● Dataset excerpts
[config.mk]
export PLATFORM = sky130hd
export DESIGN_NAME = result_trace_fifo_flat
export DESIGN_NICKNAME = d
export VERILOG_FILES = /design/src/rtl/result_trace_fifo_if.sv /design/src/rtl/result_trace_fifo.sv /design/src/flat_wrapper.sv
export SDC_FILE = /design/constraint.sdc
export NUM_CORES = 1
export LEC_CHECK = 0
export CAP_MARGIN = 20
export CORE_MARGIN = 4
export CORE_UTILIZATION = 62
export CTS_CLUSTER_DIAMETER = 60
export DETAILED_ROUTE_END_ITERATION = 10
export PLACE_DENSITY = 0.81
export SETUP_SLACK_MARGIN = 0.2
export SYNTH_ARGS = -nofsm -noshare
export SYNTH_HDL_FRONTEND = slang
export SYNTH_SLANG_ARGS = --single-unit
[constraint.sdc]
create_clock -name clk -period 17.9 [get_ports clk]
set_input_delay 4.475 -clock clk [delete_from_list [all_inputs] [get_ports clk]]
set_output_delay 4.475 -clock clk [all_outputs]
set_load 0.02 [all_outputs]
[src/rtl/result_trace_fifo_if.sv]
// Capture and read-side handshake bundle for the result trace FIFO.
// master = datapath/consumer side, slave = FIFO side.
interface result_trace_fifo_if;
   logic        cap_en;
   logic [31:0] Instr;
   logic [31:0] Final_out;
   logic [3:0]  Status;
   logic        rd_ready;
   logic        rd_valid;
   logic [31:0] rd_instr;
   logic [31:0] rd_result;
   logic [3:0]  rd_status;

   modport master (
      output cap_en, Instr, Final_out, Status, rd_ready,
      input  rd_valid, rd_instr, rd_result, rd_status
   );

   modport slave (
      input  cap_en, Instr, Final_out, Status, rd_ready,
      output rd_valid, rd_instr, rd_result, rd_status
   );
endinterface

● WHAT IS REQUIRED
Would you copy all lines in the records where the string "master" appears?

● OUTPUT FOR THIS TASK
// master = datapath/consumer side, slave = FIFO side.
   modport master (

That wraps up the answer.